The binding free energy is mirrored in alterations in Gibbs free energy (∆G) in an isothermal–isobaric assemblage throughout the procedure of hauling oligopeptides off Aβ42. The Aβ42 protein complex fastened to the pentapeptide was placed at dimensions 3.0 × 3.5 × 1.5 (x, y, z) nm in a cubic box of dimensions 6.0 × 7.0 × 14.0 (x, y, z) nm. The periodic boundary conditions were employed in all simulations. Water molecules were added into the cubic box, and 0.1 M sodium chloride was also added along with the number of Na+ and C counter ions essential to maintain an overall neutral system at physiological pH. The carbonyl carbon atom (Cα) of the 29th glycine and the Cα of every pentapeptides’ second amino acid were chosen as reference atoms. Pressure equilibration was implemented before the pulling and umbrella sampling phases. During the phase of generating configurations, the two proteins were pulled away when a harmonic force at a constant velocity of 0.01 nm/ps over a course of 250,000-time steps was utilized, and 501 coordinate files were saved in the course of the pulling procedure. A total of 23 to 25 umbrella samplings of 10 ns were conducted in each overlapping 0.2 nm spacing sampling window through the reaction axis (ξ), bringing about approximately 450 Gb of data. The GROMACS’s WHAM module was used to determine ∆G.

2.5. ThT Fluorescent Detection of Aggregation of Aβ42

Amyloid aggregation was evaluated using the amyloid dye Thioflavin-T (ThT) [38]. Aβ42 (QYAOBIO, Shanghai, China) was dissolved as previously reported by Yuan et al. [30]. The Aβ42 was adjusted to a final concentration of 10 μM, the pentapeptides (TRRRR and ARRGR) adjusted to a final concentration of 40 μM, and ThT adjusted to a final concentration of 50 μM. These were all carried out in a 96-well plate. The fluorescence intensity was measured at 37 °C using an automated well plate reader (TECAN Infinite 200 PRO, Tecan Asia Pte Ltd., Singapore) at an emission wavelength of 485 at a 5 min interval, with an excitation wavelength of 450 nm. The measurements were performed as independent quintuplicates.

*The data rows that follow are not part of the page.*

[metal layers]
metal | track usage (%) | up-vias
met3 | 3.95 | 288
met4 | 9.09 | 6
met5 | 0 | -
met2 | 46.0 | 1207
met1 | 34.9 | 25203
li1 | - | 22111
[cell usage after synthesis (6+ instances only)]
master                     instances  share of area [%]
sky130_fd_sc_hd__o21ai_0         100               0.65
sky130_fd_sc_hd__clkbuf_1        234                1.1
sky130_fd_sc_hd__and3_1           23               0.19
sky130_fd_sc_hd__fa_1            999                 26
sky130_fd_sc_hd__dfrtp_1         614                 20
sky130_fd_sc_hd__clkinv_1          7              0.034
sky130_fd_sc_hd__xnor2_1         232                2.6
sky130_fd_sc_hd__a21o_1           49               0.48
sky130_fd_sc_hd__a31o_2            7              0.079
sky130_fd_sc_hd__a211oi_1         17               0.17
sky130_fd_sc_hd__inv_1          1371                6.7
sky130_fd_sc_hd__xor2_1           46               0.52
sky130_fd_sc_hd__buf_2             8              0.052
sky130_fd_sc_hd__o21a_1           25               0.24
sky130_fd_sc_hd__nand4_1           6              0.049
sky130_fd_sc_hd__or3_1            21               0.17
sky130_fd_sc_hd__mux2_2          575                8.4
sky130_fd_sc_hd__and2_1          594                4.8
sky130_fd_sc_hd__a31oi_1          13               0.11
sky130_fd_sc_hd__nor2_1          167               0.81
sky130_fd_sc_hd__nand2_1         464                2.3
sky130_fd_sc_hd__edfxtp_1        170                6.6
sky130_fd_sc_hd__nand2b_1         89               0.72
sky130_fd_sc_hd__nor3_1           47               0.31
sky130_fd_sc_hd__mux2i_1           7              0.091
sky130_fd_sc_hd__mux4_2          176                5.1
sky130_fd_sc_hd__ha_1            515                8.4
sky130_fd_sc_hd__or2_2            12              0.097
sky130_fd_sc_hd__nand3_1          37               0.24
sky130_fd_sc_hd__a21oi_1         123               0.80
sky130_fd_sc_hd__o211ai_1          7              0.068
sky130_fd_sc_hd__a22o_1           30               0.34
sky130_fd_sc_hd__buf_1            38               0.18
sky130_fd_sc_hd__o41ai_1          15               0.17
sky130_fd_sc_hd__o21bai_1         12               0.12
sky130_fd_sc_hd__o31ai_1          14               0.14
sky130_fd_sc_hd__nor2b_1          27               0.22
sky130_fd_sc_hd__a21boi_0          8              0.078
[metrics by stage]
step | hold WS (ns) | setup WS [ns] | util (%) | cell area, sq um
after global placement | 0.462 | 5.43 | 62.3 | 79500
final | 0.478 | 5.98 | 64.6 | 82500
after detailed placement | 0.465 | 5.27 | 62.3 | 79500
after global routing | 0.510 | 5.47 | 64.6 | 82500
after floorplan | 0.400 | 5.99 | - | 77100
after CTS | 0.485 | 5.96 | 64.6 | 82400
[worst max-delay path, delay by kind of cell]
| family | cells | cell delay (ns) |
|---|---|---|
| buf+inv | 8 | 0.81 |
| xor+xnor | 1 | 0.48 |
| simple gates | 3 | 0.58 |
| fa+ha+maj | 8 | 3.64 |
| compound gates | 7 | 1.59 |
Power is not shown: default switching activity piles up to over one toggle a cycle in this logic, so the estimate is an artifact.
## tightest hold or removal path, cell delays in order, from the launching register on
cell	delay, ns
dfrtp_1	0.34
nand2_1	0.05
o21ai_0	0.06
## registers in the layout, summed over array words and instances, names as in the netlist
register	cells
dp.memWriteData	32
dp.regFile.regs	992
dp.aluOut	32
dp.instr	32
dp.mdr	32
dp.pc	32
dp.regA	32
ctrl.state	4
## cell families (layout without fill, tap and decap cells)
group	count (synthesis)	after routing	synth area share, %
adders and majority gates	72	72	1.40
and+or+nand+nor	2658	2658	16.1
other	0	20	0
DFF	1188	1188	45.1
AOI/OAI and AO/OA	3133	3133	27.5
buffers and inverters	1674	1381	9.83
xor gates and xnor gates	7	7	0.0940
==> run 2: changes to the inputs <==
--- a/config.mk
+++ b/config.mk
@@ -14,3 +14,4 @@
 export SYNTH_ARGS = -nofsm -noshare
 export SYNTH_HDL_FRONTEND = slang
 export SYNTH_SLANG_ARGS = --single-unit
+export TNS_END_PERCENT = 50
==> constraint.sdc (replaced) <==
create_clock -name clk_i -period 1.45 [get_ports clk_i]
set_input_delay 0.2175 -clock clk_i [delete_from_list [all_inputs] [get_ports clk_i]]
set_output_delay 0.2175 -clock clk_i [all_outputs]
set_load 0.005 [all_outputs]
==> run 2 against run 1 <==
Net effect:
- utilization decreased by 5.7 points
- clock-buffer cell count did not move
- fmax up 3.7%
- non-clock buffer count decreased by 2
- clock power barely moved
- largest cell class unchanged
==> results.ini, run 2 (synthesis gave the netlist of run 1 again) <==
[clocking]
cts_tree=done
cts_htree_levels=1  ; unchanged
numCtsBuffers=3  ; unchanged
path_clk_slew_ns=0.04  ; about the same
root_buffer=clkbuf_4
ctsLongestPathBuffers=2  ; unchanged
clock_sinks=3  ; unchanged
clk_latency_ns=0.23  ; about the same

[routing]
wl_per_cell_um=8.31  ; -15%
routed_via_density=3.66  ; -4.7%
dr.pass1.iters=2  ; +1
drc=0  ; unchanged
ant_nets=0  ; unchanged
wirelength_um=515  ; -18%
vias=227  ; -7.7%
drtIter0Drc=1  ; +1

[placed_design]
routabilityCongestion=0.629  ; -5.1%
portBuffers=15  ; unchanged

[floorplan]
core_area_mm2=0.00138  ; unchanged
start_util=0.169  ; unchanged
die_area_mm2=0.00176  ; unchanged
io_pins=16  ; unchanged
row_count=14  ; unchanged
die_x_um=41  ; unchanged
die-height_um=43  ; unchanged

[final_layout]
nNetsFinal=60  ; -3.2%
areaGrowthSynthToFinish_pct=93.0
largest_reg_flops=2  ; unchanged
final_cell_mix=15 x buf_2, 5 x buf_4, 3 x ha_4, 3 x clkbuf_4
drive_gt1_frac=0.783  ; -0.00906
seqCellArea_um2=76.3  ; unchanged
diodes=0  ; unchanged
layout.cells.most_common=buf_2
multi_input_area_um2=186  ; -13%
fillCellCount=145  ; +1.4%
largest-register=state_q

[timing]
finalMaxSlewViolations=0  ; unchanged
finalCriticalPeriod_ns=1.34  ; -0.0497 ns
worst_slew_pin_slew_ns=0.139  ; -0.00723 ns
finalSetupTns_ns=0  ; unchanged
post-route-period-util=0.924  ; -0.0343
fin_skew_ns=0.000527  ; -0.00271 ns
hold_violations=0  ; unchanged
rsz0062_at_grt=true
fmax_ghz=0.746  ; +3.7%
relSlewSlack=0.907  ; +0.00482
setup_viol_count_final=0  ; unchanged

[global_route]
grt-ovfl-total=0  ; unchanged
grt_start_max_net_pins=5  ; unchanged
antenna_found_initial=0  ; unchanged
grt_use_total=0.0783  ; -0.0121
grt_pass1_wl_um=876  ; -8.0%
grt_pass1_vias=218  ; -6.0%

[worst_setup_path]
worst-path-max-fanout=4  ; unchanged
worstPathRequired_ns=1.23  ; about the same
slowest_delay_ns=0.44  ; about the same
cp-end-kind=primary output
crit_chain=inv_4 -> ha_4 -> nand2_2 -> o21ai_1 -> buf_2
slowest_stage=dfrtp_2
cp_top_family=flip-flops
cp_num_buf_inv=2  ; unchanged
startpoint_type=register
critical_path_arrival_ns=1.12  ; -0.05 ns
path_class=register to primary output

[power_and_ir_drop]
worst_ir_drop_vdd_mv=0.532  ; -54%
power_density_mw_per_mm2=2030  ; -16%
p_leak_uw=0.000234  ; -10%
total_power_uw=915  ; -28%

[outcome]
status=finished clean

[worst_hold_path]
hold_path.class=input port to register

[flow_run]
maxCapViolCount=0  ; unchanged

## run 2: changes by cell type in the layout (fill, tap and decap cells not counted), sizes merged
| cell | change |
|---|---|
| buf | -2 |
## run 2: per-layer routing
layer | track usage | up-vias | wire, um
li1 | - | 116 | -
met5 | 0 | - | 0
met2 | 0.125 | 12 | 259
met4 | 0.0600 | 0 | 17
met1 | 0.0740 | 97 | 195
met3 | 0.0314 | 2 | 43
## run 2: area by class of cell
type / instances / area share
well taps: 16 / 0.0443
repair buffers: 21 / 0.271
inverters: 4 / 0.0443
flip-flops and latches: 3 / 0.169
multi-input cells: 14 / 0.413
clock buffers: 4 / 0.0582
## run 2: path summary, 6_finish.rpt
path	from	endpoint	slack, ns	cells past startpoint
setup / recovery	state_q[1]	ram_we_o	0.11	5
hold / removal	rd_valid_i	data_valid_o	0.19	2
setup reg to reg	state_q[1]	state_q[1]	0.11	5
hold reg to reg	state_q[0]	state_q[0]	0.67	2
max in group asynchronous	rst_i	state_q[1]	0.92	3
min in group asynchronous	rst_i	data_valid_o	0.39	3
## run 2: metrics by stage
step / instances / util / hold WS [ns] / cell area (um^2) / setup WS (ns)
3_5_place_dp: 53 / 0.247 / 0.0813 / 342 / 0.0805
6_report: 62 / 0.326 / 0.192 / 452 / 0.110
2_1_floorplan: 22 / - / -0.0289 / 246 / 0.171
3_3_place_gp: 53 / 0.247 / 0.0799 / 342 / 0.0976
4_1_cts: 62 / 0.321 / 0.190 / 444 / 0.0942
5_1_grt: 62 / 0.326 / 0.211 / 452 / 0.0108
`src/source/copy_pkg.sv`:
```
`default_nettype none

package copy_pkg;

   // ********************
   // Widths
   // ********************

   localparam int ADDR_W     = 10; // Byte address space.
   localparam int DATA_W     = 32;
   localparam int OFFSET_W   = 2;  // Byte lanes within one word.
   localparam int COUNT_W    = 8;
   localparam int DELAY_W    = 8;
   localparam int WORD_IDX_W = 8;  // 256 rows.

   // ********************
   // Vector types
   // ********************

   typedef logic [ADDR_W-1:0] byte_addr_t;
   typedef logic [DATA_W-1:0] word_t;
   typedef logic [WORD_IDX_W-1:0] word_idx_t;

   // Step in words, scaled to bytes by the generator.
   typedef logic signed [ADDR_W-1:0] word_incr_t;

   typedef logic [COUNT_W-1:0] count_t; // Never zero.
   typedef logic [DELAY_W-1:0] delay_t;

   // Copy job, held stable while busy.
   typedef struct packed {
      byte_addr_t src_start;
      byte_addr_t dst_start;
      word_incr_t incr;   // Same step for both regions.
      count_t     count;
      delay_t     delay;  // Idle cycles before the first read.
   } copy_cfg_t;

   typedef enum logic [1:0] {
      IDLE,
      LAUNCH,
      COPY,
      FINISH
   } ctrl_state_t;

endpackage

`default_nettype wire

```
`src/source/addr_gen.sv`:
```
`default_nettype none

module addr_gen (
   input  logic                 clk_i,
   input  logic                 rst_i,

   input  logic                 run_i,    // One-cycle launch.

   // Job settings.
   input  copy_pkg::byte_addr_t start_i,
   input  copy_pkg::word_incr_t incr_i,
   input  copy_pkg::count_t     count_i,
   input  copy_pkg::delay_t     delay_i,

   // Address stream.
   input  logic                 ready_i,
   output logic                 valid_o,
   output copy_pkg::byte_addr_t addr_o,

   output logic                 done_o    // Held until the next run.
);
   import copy_pkg::*;

   delay_t wait_q;
   count_t idx_q;
   logic   fire;
   logic   last;

   assign fire = valid_o & ready_i;

   // Index of the word currently offered.
   assign last = (idx_q == count_t'(count_i - 1'b1));

   // ********************
   // Sequencing
   // ********************

   always_ff @(posedge clk_i or posedge rst_i) begin
      if (rst_i) begin
         wait_q  <= '0;
         idx_q   <= '0;
         valid_o <= 1'b0;
         done_o  <= 1'b0;
      end else if (run_i) begin
         wait_q  <= delay_i;
         idx_q   <= '0;
         valid_o <= (delay_i == '0); // No delay, offer at once.
         done_o  <= 1'b0;
      end else if (wait_q != '0) begin
         wait_q <= wait_q - 1'b1;
         // Valid rises as the countdown expires.
         valid_o <= (wait_q == delay_t'(1));
      end else if (fire) begin
         if (last) begin
            valid_o <= 1'b0;
            done_o  <= 1'b1;
         end else begin
            idx_q <= idx_q + 1'b1;
         end
      end
   end

   // ********************
   // Address
   // ********************

   // Word step becomes a byte step.
   always_ff @(posedge clk_i) begin
      if (run_i) begin
         addr_o <= start_i;
      end else if (fire && !last) begin
         addr_o <= addr_o + byte_addr_t'(incr_i <<< OFFSET_W);
      end
   end

endmodule

`default_nettype wire

```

2.6. Transmission Electron Microscope Observation of Aggregated Aβ42

42 (QYAOBIO, Shanghai, China) samples were prepared in PBS at a working concentration of 50 μM. Aβ42 was incubated with TRRRR and ARRGR 37 °C for 48 h. The final concentration of Aβ42 was 10 μM, and that of TRRRR and ARRGR was 40 μM. After incubation, 10 μL of samples to be observed were dropped onto a 300-mesh Formvar–carbon-coated copper grid and stained with 10 μL of 2% phosphotungstic acid solution. Afterwards, the samples were air-dried and observed under a TEM (FEI Inc., Hillsboro, OR, USA) with a voltage of 200 kV.

2.7. Cell Culture

SH-SY5Y cells were expanded in DMEM including 10% fetal bovine serum supplemented with glutamine, and grown at 37 °C with 5% CO2. When the cells reached 80% confluency, they were used for further experiments.

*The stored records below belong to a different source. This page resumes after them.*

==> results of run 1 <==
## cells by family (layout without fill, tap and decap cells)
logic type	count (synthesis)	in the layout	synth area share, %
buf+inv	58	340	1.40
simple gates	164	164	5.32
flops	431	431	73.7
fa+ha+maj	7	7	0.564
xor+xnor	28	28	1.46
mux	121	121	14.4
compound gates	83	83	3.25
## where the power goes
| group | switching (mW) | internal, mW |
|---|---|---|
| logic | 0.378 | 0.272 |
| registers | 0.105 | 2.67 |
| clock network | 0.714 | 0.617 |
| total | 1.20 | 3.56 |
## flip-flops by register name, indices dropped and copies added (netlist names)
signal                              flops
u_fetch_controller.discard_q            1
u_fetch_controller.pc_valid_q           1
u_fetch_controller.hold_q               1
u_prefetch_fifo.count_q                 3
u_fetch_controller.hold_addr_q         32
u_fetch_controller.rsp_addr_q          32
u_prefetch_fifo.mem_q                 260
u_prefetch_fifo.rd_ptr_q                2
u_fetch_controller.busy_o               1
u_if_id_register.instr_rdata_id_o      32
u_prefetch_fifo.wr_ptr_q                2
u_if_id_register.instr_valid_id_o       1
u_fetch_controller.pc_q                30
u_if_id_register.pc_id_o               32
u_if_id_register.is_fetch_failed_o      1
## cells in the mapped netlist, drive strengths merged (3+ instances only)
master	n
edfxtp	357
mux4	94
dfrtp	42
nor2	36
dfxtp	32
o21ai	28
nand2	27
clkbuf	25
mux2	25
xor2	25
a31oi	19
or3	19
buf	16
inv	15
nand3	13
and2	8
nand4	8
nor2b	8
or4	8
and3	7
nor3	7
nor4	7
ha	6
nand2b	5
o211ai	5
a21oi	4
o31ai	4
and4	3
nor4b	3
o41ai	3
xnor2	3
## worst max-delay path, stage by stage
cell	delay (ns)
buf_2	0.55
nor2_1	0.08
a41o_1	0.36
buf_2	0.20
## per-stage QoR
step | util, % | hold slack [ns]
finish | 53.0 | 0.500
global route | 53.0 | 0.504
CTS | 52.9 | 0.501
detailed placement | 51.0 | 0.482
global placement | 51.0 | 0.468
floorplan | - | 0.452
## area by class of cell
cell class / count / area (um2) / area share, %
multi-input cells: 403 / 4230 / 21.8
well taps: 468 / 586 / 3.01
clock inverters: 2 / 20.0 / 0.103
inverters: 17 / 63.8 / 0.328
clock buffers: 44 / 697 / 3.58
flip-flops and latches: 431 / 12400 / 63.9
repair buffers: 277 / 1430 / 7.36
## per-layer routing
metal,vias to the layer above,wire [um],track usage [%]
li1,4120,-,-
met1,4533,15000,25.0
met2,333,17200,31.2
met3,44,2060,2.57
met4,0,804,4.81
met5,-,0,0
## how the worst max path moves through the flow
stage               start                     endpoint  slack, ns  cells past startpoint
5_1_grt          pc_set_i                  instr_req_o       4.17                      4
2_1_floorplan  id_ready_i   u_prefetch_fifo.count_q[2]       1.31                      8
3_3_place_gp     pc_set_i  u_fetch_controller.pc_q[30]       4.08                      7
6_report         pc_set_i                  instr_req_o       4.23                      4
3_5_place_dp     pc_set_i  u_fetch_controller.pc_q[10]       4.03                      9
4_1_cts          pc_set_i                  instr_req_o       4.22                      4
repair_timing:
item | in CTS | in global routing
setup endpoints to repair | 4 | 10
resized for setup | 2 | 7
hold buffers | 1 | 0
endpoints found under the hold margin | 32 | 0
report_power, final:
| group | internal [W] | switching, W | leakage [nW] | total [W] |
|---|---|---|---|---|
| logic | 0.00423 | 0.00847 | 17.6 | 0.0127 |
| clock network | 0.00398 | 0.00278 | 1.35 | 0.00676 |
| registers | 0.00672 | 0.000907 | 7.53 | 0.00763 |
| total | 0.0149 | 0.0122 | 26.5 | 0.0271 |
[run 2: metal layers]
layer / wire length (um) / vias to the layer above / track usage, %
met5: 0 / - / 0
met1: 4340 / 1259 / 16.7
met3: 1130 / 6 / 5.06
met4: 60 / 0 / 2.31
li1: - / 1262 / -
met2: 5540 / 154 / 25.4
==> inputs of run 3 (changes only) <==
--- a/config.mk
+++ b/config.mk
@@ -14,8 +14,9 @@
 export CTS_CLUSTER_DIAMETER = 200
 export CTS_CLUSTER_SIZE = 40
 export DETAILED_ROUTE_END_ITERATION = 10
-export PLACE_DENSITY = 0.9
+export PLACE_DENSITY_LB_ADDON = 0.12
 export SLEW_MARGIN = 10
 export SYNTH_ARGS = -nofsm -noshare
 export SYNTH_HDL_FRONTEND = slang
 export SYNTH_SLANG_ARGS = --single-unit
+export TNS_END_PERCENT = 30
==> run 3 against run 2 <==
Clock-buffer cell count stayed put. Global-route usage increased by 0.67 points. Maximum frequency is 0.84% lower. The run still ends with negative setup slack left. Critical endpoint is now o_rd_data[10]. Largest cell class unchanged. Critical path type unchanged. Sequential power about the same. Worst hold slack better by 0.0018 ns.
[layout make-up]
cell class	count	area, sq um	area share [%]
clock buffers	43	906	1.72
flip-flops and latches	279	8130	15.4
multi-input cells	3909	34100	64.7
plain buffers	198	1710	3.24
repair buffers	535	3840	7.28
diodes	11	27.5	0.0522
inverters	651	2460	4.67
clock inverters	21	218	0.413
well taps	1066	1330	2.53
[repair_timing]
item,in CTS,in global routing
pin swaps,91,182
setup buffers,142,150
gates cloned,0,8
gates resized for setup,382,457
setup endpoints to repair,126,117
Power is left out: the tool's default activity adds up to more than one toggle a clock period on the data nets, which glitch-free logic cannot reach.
File: config.mk
export PLATFORM = sky130hd
export DESIGN_NAME = life_matrix
export DESIGN_NICKNAME = d
export VERILOG_FILES = /design/src/hdl/life_pkg.sv /design/src/hdl/cell_array.sv /design/src/hdl/generation_timer.sv /design/src/hdl/scan_counter.sv /design/src/hdl/board_register.sv /design/src/hdl/matrix_driver.sv /design/src/hdl/life_matrix.sv
export SDC_FILE = /design/constraint.sdc
export NUM_CORES = 1
export LEC_CHECK = 0
export ABC_AREA = 1
export ABC_CLOCK_PERIOD_IN_PS = 3800
export BUFFER_PORTS_ARGS = -buffer_cell sky130_fd_sc_hd__buf_4
export CORE_MARGIN = 4
export CORE_UTILIZATION = 28
export DETAILED_ROUTE_END_ITERATION = 8
export GPL_ROUTABILITY_DRIVEN = 0
export RECOVER_POWER = 100
export SKIP_LAST_GASP = 1
export SLEW_MARGIN = 10
export SYNTH_ARGS = -nofsm -noshare
export SYNTH_HDL_FRONTEND = slang
export SYNTH_SLANG_ARGS = --single-unit
File: constraint.sdc
create_clock -name clk -period 3.8 [get_ports clk]
set_clock_uncertainty 0.2 [all_clocks]
set_input_delay 0.57 -clock clk [delete_from_list [all_inputs] [get_ports clk]]
set_output_delay 0.57 -clock clk [all_outputs]
set_load 0.02 [all_outputs]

2.8. Transfection and Expression of Secretable Aβ42

Before transfection, the medium was replaced with Opti-MEM (Gibco, Billings, MT, USA) and incubated for 2 h. Then, a mixture of pcDNA3.1-Aβ42 plasmids (4.0 μg, containing the sequence encoding the signal peptide for secretion at the 5′ end of Aβ42 sequence and three consecutive stop codons at the 3′ end; Aβ42 sequence: 5′-ATGCTGCCCGGTTTGGCACTGCTCCTGCTGGCCGCCTGGACGGCTCGGGCGGATGCAGAATTCCGACATGACTCAGGATATGAAGTTCATCATCAAAAATTGGTGTTCTTTGCAGAAGATGTGGGTTCAAACAAAGGTGCAATCATTGGACTCATGGTGGGCGGTGTTGTCATAGCGTGATGATGA-3′). Lipofectamine 2000 (10 μL, Sigma, St. Louis, MI, USA) and Opti-MEM that had been pre-incubated for 15 min at room temperature was added into the plates and incubated for 4 h at 37 °C. Four hours after the transfection, the Opti-MEM was replaced with DMEM (ThermoFisher, Waltham, MA, USA) containing 5% FBS and antibiotics (penicillin and streptomycin). After transfection, G418 was supplemented 24 h later at a final concentration of 100 µg/mL for positive selection.

2.9. ELISA Experiment

TRRRR or ARRGR was added to the cells secreting Aβ42 at final concentrations of 10 µM or 50 µM 4 h after transfection. A total of 24 h later, 100 μL of the supernatant was transferred to 96-well high-absorbent plates and incubated at 4 °C overnight. The wells were then washed four times with PBS, followed by blocking with 5% non-fat milk for 2 h. Primary antibody (1:200) was added and incubated at 4 °C overnight. After four washes with PBS, HRP-conjugated secondary antibody (1:1000) was added. Following treatment with the EL-TME kit (C520026, Sango Biotech, Shanghai, China), chemiluminescence was measured by using a microplate reader.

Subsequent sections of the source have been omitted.